What would be the best approach to clean and split this huge class and make it scalable (since there would be new document types to be added in the future)?.

You can use factory or abstract factory design patterns maybe, In this patterns you can get your needed objects without having to specify the exact class of the object that will be created.

I propose a solution based on the Visitable / Visitor Pattern. this solution requires very little change to the Result class, while opening the door to new visiting objects, making it an easily extensible framework. I'm making heavy use of Java8's default interface method.
The Visitor / Visitable Interfaces:
public interface DocVisitor<T extends VisitableDoc> {
default void visit(T document){
switch(document.getDocId()){
case 1:
processDoc1(document);
break;
case 2:
processDoc2(document);
break;
// ... other cases...
default:
processDocGeneric(document);
break;
}
}
void processDocGeneric(VisitableDoc document);
void processDoc1(VisitableDoc document);
void processDoc2(VisitableDoc document);
}
public interface VisitableDoc {
int getDocId();
default void visit(DocVisitor visitor){
visitor.visit(this);
}
}
Slight modification of the Result class:
public class Result implements VisitableDoc { // New interface declared
int getDocId(){
return docId; // This might already exist
}
// Rest is unchanged, the default implementation will suffice
}
A Visitor Implementation:
public class DocProcessor implements DocVisitor<Result> {
#Override
private Result processDocGeneric(Result result){
result.setField1("value1");
result.setField2("value2");
result.setField3("value3");
return result;
}
#Override
private Result processDoc1(Result result){
result.setField1("VALUE1");
return result;
}
#Override
private Result processDoc2(Result result){
result.setField2("V-A-L-U-E-2");
return result;
}
}
Usage:
public static final main(String[] args){
List<Result> results = // Obtain results somehow
DocProcessor processor = new DocProcessor();
for(Result result: results){
processor.visit(result);
}
}
[How to] split this huge class and make it scalable (since there would be new document types to be added in the future
What I've done is merely to split Document data on Result class / Document Processing on DocProcessor class.

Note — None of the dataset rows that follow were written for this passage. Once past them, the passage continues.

**/design/flow/run.sh**
```bash
#!/bin/bash
# OpenROAD 26Q1-2900-gdf79404cd8, Yosys 0.63+post, stock flow scripts
make -C /OpenROAD-flow-scripts/flow DESIGN_CONFIG=/design/flow/config.mk WORK_HOME=/design/flow/orfs finish
```
**/design/flow/config.mk**
```make
export PLATFORM = sky130hd
export DESIGN_NAME = syncbram_fifo
export DESIGN_NICKNAME = syncbram_fifo
export VERILOG_FILES = /design/flow/design.v
export SDC_FILE = /design/flow/constraint.sdc
export NUM_CORES = 4
export LEC_CHECK = 1
export CORE_UTILIZATION = 30
```
**/design/flow/constraint.sdc**
```tcl
current_design syncbram_fifo

set clk_period 4.3
set clk_io_pct 0.2

create_clock -name clk0 -period $clk_period [get_ports {clk}]

set non_clock_inputs [all_inputs -no_clocks]
set_input_delay [expr $clk_period * $clk_io_pct] -clock clk0 $non_clock_inputs
set_output_delay [expr $clk_period * $clk_io_pct] -clock clk0 [all_outputs]
```
**/design/flow/design.v**
```verilog
`timescale 1ns / 100ps
module syncbram_fifo ( clk, rst, buf_in, buf_out, wr_en, rd_en, buf_empty, buf_full );
input                     clk;
input                     rst;
input                     wr_en;
input                     rd_en;
input           [ 7 : 0 ] buf_in;
output          [ 7 : 0 ] buf_out;
output                    buf_empty;                        
output                    buf_full;                         
reg             [ 7 : 0 ] buf_out;                          
reg    [ 3 : 0 ] rd_ptr;                           
reg    [ 3 : 0 ] wr_ptr;                           
reg             [ 7 : 0 ] buf_mem[ ( 1 << 3 ) - 1 : 0 ];     
assign buf_full = (( rd_ptr[3] != wr_ptr[3]) && ( rd_ptr[3-1 : 0] == wr_ptr[3-1 : 0] ));
assign buf_empty = ( rd_ptr == wr_ptr );
always @( posedge clk )
begin
   if ( rst )
      buf_out <= 8'b0;                                      
   else if ( rd_en && !buf_empty )
      buf_out <= buf_mem[rd_ptr[3-1 : 0]];         
end
always@( posedge clk )
begin
   if ( wr_en && !buf_full )
      buf_mem[wr_ptr[3-1 : 0]] <= buf_in;          
end
always@( posedge clk )
begin
   if ( rst )                                               
      begin
         wr_ptr <= 3'd0;                           
         rd_ptr <= 3'd0;                           
      end
   else
   begin
      if ( !buf_full && wr_en )                             
         wr_ptr <= wr_ptr + 3'd1;                  
      if ( !buf_empty && rd_en )                            
         rd_ptr <= rd_ptr + 3'd1;                  
   end
end
endmodule
```
==> flow_summary.toml <==
# generated from flow reports
[setup_path]
reg2regPathDepth = 4
worst_r2r_setup_slack_ps = 1570
worst_ep_arrival_time_ps = 2200
worstSetupStartpointType = "flop"
maximum_fanout_encountered_on_the_critical_timing_path = 12
ws_path_type = "reg -> out"
worstPathRequired_ps = 3440
timing.critical_path.slowest_stage_cell = "dfxtp_1"
gate_family_responsible_for_the_most_delay_along_the_worst_path = "flip-flops"
crit_chain = "xnor2_1 > nand4_1 > inv_1 > clkdlybuf4s50_1"
critPathMaxStageDelay_ps = 790
crit_path_end_kind = "primary output"
crit_cells = 4
wp_buf_inv = 2

[route]
detailedRoute.firstPassIterationCount = 3
drt.antenna.violating_nets = 0
routed_wire_length_um = 5460
routed_wire_length_per_instance_um = 15.8
drtIter0Drc = 63
drt-vias-per-instance = 4.57
route.vias.total = 1576
drc_errors = 0
antenna-diode-count = 0

[synthesis]
synthDominantAreaCellType = "edfxtp_1"
yosys.cell_types.count = 38
yosysWarningCount = 1
ys_dominant_reg_cell = "edfxtp_1"
synth.mux.area_fraction = 0.150
synth-adder-area-share = 0.00780
synth.cellmix.xorXnorShare = 0.0242
ys_cells = 177
ys_top_logic_family = "multiplexers"
yosys.stat.chipArea_um2 = 3210
synth-compound-area-share = 0.0437
top_area_frac = 0.599
ys.flops = 80
synthTopCellsByArea = "edfxtp_1 60%, dfxtp_1 10%, mux4_2 7.7%"
postSynthCellCount = 177
post_synth_tally_of_flip_flops_with_integrated_enable = 64
simple_gate_share = 0.0507
post_synthesis_area_per_instance_um2 = 18.1
postSynth.asyncResetShare = 0
synthesized_cell_area_um2 = 3210
postSynthSeqShare = 0.699

[global_routing]
global_route.overflow_total = 0
number_of_antenna_violations_at_the_first_check_in_global_routing = 0
maximum_number_of_pins_on_one_net_before_global_route_repair = 21
wire_length_of_the_first_global_routing_pass_um = 8530
number_of_global_route_vias_before_repair = 1638
grt_use_total = 0.109

[pwr]
overall_power_consumption_mw = 1.65
powerDensity_nw_per_um2 = 438
power.leakage_nw = 1.20
power.switching_mw = 0.367
ir_worst_vdd_v = 0.000145
part_of_the_power_in_combinational_logic = 0.121
sequentialPowerShare = 0.547
p_int_mw = 1.28
power.clock.fraction = 0.332
proportion_of_total_power_due_to_net_switching = 0.223

[sta]
final-hold-violation-count = 0
unrepaired_setup_endpoints_after_global_routing = "false"
max_slew.worst_pin.slew_ps = 733
finalSetupViolations = 0
finalCritPeriodShare = 0.711
maxClockFrequency_ghz = 0.327
setup-tns-final_ps = 0
finalClockSkew_ps = 13.0
final_max_slew_viol_count = 0
max_slew_margin = 0.510
whs_ps = 466
final_critical_delay_including_setup_and_external_delays_ps = 3060

[placement]
numPlacedInstances = 329
gp_congestion = 0.734
place.port_buffers = 21
place_hpwl_um = 3550

[flow_run]
max-cap-violations = 0
log.warning_count = 25

[floorplanning]
fp.dieArea_um2 = 11100
ioPinCount = 22
rows = 37
fp-utilization = 0.311
floorplan.die.height_um = 105
design.core.area_um2 = 10300
die-width_um = 105

[final_layout]
final_layout_size_suffix_gt1_frac = 0.167
layout-area-overhead-vs-synth_pct = 17.4
finish.utilization = 0.365
stdcell_count = 345

[clocking]
cts_num_sinks = 80
cts.repair.resized = 0
h-tree-depth = 3
cts_hold_buf = 0
tritoncts_buffers = 9
tritoncts = "built"
clock_latency_ps = 340
cts_setup_buffers = 0
cts_root_buf = "clkbuf_8"
worst_setup_hold_path_clk_slew_ps = 80
clk_path_buf_depth = 2

[min_path]
min_delay_path_depth = 1
min_path_type = "reg -> reg"

[status]
outcome = "completed"
[flip-flops by register name, summed over array words and instances, names as in the netlist]
signal   count
buf_mem     64
buf_out      8
rd_ptr       4
wr_ptr       4
[power groups by stage]
stage	registers (mW)	logic, mW	clock network, mW
final	0.901	0.199	0.548
after CTS	0.902	0.203	0.566
after global routing	0.906	0.221	0.592
[cell usage after synthesis, types with 2 or more instances]
cell type / number
a21oi_1: 2
nand3_1: 3
xor2_1: 3
o21ai_0: 2
nor2b_1: 2
mux4_1: 5
o2bb2ai_1: 7
buf_4: 2
xnor2_1: 4
dfxtp_1: 16
inv_1: 5
mux2i_1: 9
nand2b_1: 2
edfxtp_1: 64
nor3_1: 2
nor2_1: 11
buf_2: 2
nand2_1: 4
buf_6: 2
mux4_2: 11
ha_1: 2
[final cells by class]
type	count	area [µm²]
sequential	80	2240
timing repair buffer	25	240
multi-input combinational	83	886
clock buffer	15	199
inverter	5	18.8
tap	136	170
clock inverter	1	7.51
fill	953	6560
[final timing paths]
kind                                               from                       to
worst max-delay path             rd_ptr[0]$_SDFFE_PP0P_                buf_empty
worst min-delay path            buf_out[3]$_SDFFE_PP0P_  buf_out[3]$_SDFFE_PP0P_
worst max register to register   rd_ptr[0]$_SDFFE_PP0P_  buf_mem[3][6]$_DFFE_PP_
worst min register to register  buf_out[3]$_SDFFE_PP0P_  buf_out[3]$_SDFFE_PP0P_
[kinds of logic after synthesis]
group,count (synthesis)
fa+ha+maj,2
simple gates,31
compound gates,16
buf+inv,14
flops,80
mux,26
xor+xnor,8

If you have other processing that differ from type to type, and which can be extracted to an external class (no need for private field handling, private methods calling etc.), this framework os completely applicable.
If not, you should REALLY consider refactoring it to use polymophism! Make each Document type its own object. Use a strong abstract class to link them all, and if you have many methods that are shared accross several but not all types, then make sub-types accordingly - or use default methods! Java8 FTW

For this situation is applicable builder pattern.
/**
*
* Hero, the class with many parameters.
*
*/
public final class Hero {
private final Profession profession;
private final String name;
private final HairType hairType;
private final HairColor hairColor;
private final Armor armor;
private final Weapon weapon;
private Hero(Builder builder) {
this.profession = builder.profession;
this.name = builder.name;
this.hairColor = builder.hairColor;
this.hairType = builder.hairType;
this.weapon = builder.weapon;
this.armor = builder.armor;
}
public Profession getProfession() {
return profession;
}
public String getName() {
return name;
}
public HairType getHairType() {
return hairType;
}
public HairColor getHairColor() {
return hairColor;
}
public Armor getArmor() {
return armor;
}
public Weapon getWeapon() {
return weapon;
}
#Override
public String toString() {
StringBuilder sb = new StringBuilder();
sb.append("This is a ")
.append(profession)
.append(" named ")
.append(name);
if (hairColor != null || hairType != null) {
sb.append(" with ");
if (hairColor != null) {
sb.append(hairColor).append(' ');
}
if (hairType != null) {
sb.append(hairType).append(' ');
}
sb.append(hairType != HairType.BALD ? "hair" : "head");
}
if (armor != null) {
sb.append(" wearing ").append(armor);
}
if (weapon != null) {
sb.append(" and wielding a ").append(weapon);
}
sb.append('.');
return sb.toString();
}
/**
*
* The builder class.
*
*/
public static class Builder {
private final Profession profession;
private final String name;
private HairType hairType;
private HairColor hairColor;
private Armor armor;
private Weapon weapon;
/**
* Constructor
*/
public Builder(Profession profession, String name) {
if (profession == null || name == null) {
throw new IllegalArgumentException("profession and name can not be null");
}
this.profession = profession;
this.name = name;
}
public Builder withHairType(HairType hairType) {
this.hairType = hairType;
return this;
}
public Builder withHairColor(HairColor hairColor) {
this.hairColor = hairColor;
return this;
}
public Builder withArmor(Armor armor) {
this.armor = armor;
return this;
}
public Builder withWeapon(Weapon weapon) {
this.weapon = weapon;
return this;
}
public Hero build() {
return new Hero(this);
}
}
}

Encapsulation for Reference Variables?

It may be a common question but I couldn't find nice explanation for it. I am trying to understand the encapsulation of reference variables in Java.In the below code:
class Special {
private StringBuilder s = new StringBuilder("bob");
StringBuilder getName() { return s; }
void printName() { System.out.println(s); }
}
public class TestSpecial {
public static void main (String[] args ) {
Special sp = new Special();
StringBuilder s2 = sp.getName();
s2.append("fred");
sp.printName();
}
}
Output: bobfred
At first I thought making our field private and providing a getter method, it's a good encapsulation technique. But when I took closer look on it, I saw that when I invoke getName(), I do in fact return a copy, just like Java always does. But, I am not returning a copy of the StringBuilder object. I am returning a copy of the reference variable that point to the one and only StringBuilder object. So, at the point that getName() returns, I have one StringBuilder object and two reference variables pointing to it ( s and s2).
What are the techniques to make it well encapsulated?? A good explanation with code example expected :) . Thanks in advance.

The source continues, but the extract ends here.